Records excerpted from a collection

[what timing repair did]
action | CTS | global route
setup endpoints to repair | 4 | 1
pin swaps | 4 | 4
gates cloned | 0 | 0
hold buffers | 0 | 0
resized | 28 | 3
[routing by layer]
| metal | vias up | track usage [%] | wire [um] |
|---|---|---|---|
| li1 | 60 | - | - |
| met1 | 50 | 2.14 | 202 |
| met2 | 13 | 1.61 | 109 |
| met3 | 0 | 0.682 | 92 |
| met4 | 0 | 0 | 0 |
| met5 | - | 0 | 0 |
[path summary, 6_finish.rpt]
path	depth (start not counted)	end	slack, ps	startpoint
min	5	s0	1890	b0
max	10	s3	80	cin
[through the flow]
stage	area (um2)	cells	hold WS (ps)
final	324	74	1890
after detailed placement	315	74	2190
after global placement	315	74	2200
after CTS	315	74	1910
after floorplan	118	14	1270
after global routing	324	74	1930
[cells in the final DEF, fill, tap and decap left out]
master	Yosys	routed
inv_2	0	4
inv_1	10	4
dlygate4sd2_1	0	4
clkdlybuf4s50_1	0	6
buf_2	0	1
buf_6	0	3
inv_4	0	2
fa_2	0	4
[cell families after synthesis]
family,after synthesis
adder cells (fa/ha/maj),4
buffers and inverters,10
===== flow/config.mk =====
export PLATFORM = sky130hd
export DESIGN_NAME = fdiv
export DESIGN_NICKNAME = fdiv
export VERILOG_FILES = /design/flow/design.v
export SDC_FILE = /design/flow/constraint.sdc
export NUM_CORES = 4
export LEC_CHECK = 1
export CORE_UTILIZATION = 30

===== flow/constraint.sdc =====
current_design fdiv

set clk_period 4.9
set clk_io_pct 0.2

create_clock -name clk0 -period $clk_period [get_ports {clock}]

set non_clock_inputs [all_inputs -no_clocks]
set_input_delay [expr $clk_period * $clk_io_pct] -clock clk0 $non_clock_inputs
set_output_delay [expr $clk_period * $clk_io_pct] -clock clk0 [all_outputs]

===== flow/design.v =====
module fdiv(
  input clock, reset,
  output reg out_clock
  );
  reg [31:0] count;
  wire [31:0] hertz;
  parameter clock_hz = 32'd50000000;
  parameter hz = 32'd1;
  initial out_clock = 32'b0;
  initial count = 32'b0;
  assign hertz = clock_hz / (hz * 2);
  always @(posedge clock, posedge reset)
  begin
    if (reset == 1'b1) 
        begin
        count <= 32'b0;
        out_clock <= 32'b0;
      end
    else if (count == hertz) 
    begin
        count <= 32'b0;
        out_clock = ~out_clock;
    end
    else begin
        count <= count + 1;
        out_clock <= out_clock;
      end
  end  
endmodule

===== flow/run.sh =====
#!/bin/bash
# OpenROAD 26Q1-2900-gdf79404cd8, Yosys 0.63+post, stock flow scripts
make -C /OpenROAD-flow-scripts/flow DESIGN_CONFIG=/design/flow/config.mk WORK_HOME=/design/flow/orfs finish

==> results.ini <==
[final_timing]
slew_violations = 0
finalSetupTns_ns = 0
slew_headroom_pct = 43.3
period_needed_ns = 2.21
whs_ns = 0.473
worst_pin_slew_ns = 0.845
fmaxAchievable_ghz = 0.452
setup_violations = 0
skew_ns = 0.00568
rsz0062_at_grt = false
min_period_over_period_pct = 45.2
hold_viol = 0

[cells_and_area]
filler_cell_count = 540
areaGrowthSynthToFinish_pct = 12.2
drive_gt1_share_pct = 9.47
finalNonFillerCells = 239

[yosys]
simple_gate_share_pct = 26.4
mux_share_pct = 0
synth-main-ff-cell = dfrtp_1
synth_flops = 33
adder_share_pct = 1.55
yosys-stat-area_sq_mm = 0.00162
largest_area_cell = dfrtp_1
synth.avg_cell_area_sq_um = 10.1
yosys_warnings = 1
compound_area_share_pct = 5.33
synth_cells = 160
synthesis.area_sq_mm = 0.00162
topCellsByArea = dfrtp_1 (51%), xnor2_1 (10%), nand4_1 (4.3%), nor2_1 (3.9%), nand3_1 (3.7%)
synth-xor-area-share_pct = 13.0
synth_cell_type_count = 29
logic_family = simple AND/OR/NAND/NOR gates
synth_seq_share_pct = 51.0
edf_count = 0
synth_top_area_share_pct = 51.0
async_flop_share_pct = 100
yosysCellCount = 160

[place]
gp_congestion = 0.797
placed_cells = 231
hpwl_mm = 1.98
io_buffer_count = 2

[power]
power_mw = 0.472
ir_drop_v = 0.000161
p_per_area_mw_per_mm2 = 260
p_leak_nw = 0.717

[cts]
cts_tree = built
cts_buffers = 5
ctsRootBufferMaster = clkbuf_8
clock_sinks = 33
clockBufferDepth = 2
clk_pin_slew_worst_paths_ns = 0.07
post_cts_resized = 0
cts_hold_buf = 0
clock.latency.late_pin_ns = 0.29
post-cts-setup-buffers = 0
htree_levels = 2

[run]
warnings = 26
maxCapViolations = 0

[critical_path]
r2r_end = count[24]
required_ns = 5.12
startpoint_type = flip-flop
timing.reg2reg.setup_slack_ns = 2.69
endpoint_kind = flip-flop
regToRegStartpoint = count[0]
critPathArrivalTime_ns = 2.43
critPathMaxStageDelay_ns = 0.59
critical_path.max_fanout = 9
critPathKind = reg -> reg
crit_chain = ha_1, nand4_1, or4_1, or4_4, a21oi_2
slowest_stage = or4_1
r2r_cells = 5

[global_route]
grt_pass1_vias = 1106
grt-ovfl-total = 0
grt_max_degree = 34
grt_pass1_wl_mm = 5.21
grt_usage_pct = 12.4
antenna_found_initial = 0

[die]
row_count = 26
fp_util_pct = 31.5
die_w_um = 75.5
design.portCount = 3
die-area_sq_mm = 0.00569
die_y_um = 75.5
core_area_sq_mm = 0.00514

[drt]
wirelength_mm = 2.91
vias = 1159
insertedDiodeCount = 0
dr.pass1.iters = 4
drt_iter0_markers = 46
detail-route-antenna-nets = 0
wl_per_cell_um = 12.2
route.detailed.drc = 0
vias_per_cell = 4.85

[min_path]
hold_depth = 1
min_from = out_clock
hold_class = reg -> reg
whs_endpoint = out_clock

[status]
status = finished, final reports clean

## sequential cells by signal, summed over array words and instances, names as in the netlist
signal     cells
count         32
out_clock      1
## worst max path at each step
| stage | startpoint | end | slack, ns |
|---|---|---|---|
| 5_1_grt | count[0] | count[24] | 2.54 |
| 4_1_cts | count[0] | count[24] | 2.68 |
| 6_report | count[0] | count[24] | 2.69 |
## kinds of logic (layout without fill, tap and decap cells)
kind of cell    count (synthesis)  in the layout
simple gates                   76             76
buf+inv                        11             20
compound gates                 14             14
xor+xnor                       24             24
fa+ha+maj                       2              2
flops                          33             33
## cells in the mapped netlist, types with 2 or more instances
master and count:
clkbuf_1 2, nor2_1 17, nand2_1 9, nand4_1 11, nor4b_1 2, a21oi_1 6, dfrtp_1 33, nor3_1 3
a31o_2 2, buf_2 2, nand3_2 2, ha_1 2, inv_1 7, and3_1 3, or4_1 2, xnor2_1 19
o31ai_1 2, nand3_1 12, nor4_1 7, xor2_1 5, or3_1 2, o21ai_0 3
## per-stage QoR
stage | instance area (sq um) | setup slack, ns | utilization (%)
finish | 1820 | 2.69 | 35.3
global route | 1820 | 2.54 | 35.3
CTS | 1820 | 2.68 | 35.3
detailed placement | 1740 | 2.69 | 33.8
global placement | 1740 | 2.75 | 33.8
floorplan | 1620 | 2.86 | -
## report_power, final
group          internal [mW]  switching [mW]
Clock                  0.101          0.0926
Combinational        0.00127         0.00513
Sequential             0.272               0
## critical path: cells and delay by family (launching register included)
| family | cells | cell delay (ns) |
|---|---|---|
| simple gates | 3 | 1.36 |
| flops | 1 | 0.40 |
| fa+ha+maj | 1 | 0.25 |
| compound gates | 1 | 0.14 |
## cell type report
class	count	area (sq um)	area share, %
flip-flops and latches	33	826	45.5
multi-input cells	116	754	41.5
repair buffers	5	42.5	2.34
clock buffers	8	80.1	4.41
inverters	7	26.3	1.45
well taps	70	87.6	4.82
## layer usage
| layer | track usage, % | share of wire (%) |
|---|---|---|
| met5 | 0 | 0 |
| met4 | 1.85 | 1.9 |
| met3 | 3.49 | 3.5 |
| met2 | 17.4 | 42 |
| met1 | 20.3 | 53 |
## placed cells by master (no fill, tap or decap), types with 2 or more instances in the layout
cell             netlist  layout
clkdlybuf4s50_1        0       2
or4_1                  2       2
nor2_1                17      17
nand4_1               11      11
nor4_1                 7       7
nor4b_1                2       2
nand3_2                2       2
nor3_1                 3       2
o31ai_1                2       2
ha_1                   2       2
a21oi_1                6       6
dfrtp_1               33      33
xnor2_1               19      19
xor2_1                 5       5
or3_1                  2       2
clkbuf_8               0       5
and3_1                 3       3
inv_1                  7       7
clkbuf_1               2       3
nand2_1                9       9
a31o_2                 2       2
nand3_1               12      12
o21ai_0                3       3
buf_4                  0       3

The task:
Scan the records above for the lines holding "pin swaps | 4 | 4" and "adder cells (fa/ha/maj),4". Transcribe those two and every line between them word for word, and no others.

Your solution:
pin swaps | 4 | 4
gates cloned | 0 | 0
hold buffers | 0 | 0
resized | 28 | 3
[routing by layer]
| metal | vias up | track usage [%] | wire [um] |
|---|---|---|---|
| li1 | 60 | - | - |
| met1 | 50 | 2.14 | 202 |
| met2 | 13 | 1.61 | 109 |
| met3 | 0 | 0.682 | 92 |
| met4 | 0 | 0 | 0 |
| met5 | - | 0 | 0 |
[path summary, 6_finish.rpt]
path	depth (start not counted)	end	slack, ps	startpoint
min	5	s0	1890	b0
max	10	s3	80	cin
[through the flow]
stage	area (um2)	cells	hold WS (ps)
final	324	74	1890
after detailed placement	315	74	2190
after global placement	315	74	2200
after CTS	315	74	1910
after floorplan	118	14	1270
after global routing	324	74	1930
[cells in the final DEF, fill, tap and decap left out]
master	Yosys	routed
inv_2	0	4
inv_1	10	4
dlygate4sd2_1	0	4
clkdlybuf4s50_1	0	6
buf_2	0	1
buf_6	0	3
inv_4	0	2
fa_2	0	4
[cell families after synthesis]
family,after synthesis
adder cells (fa/ha/maj),4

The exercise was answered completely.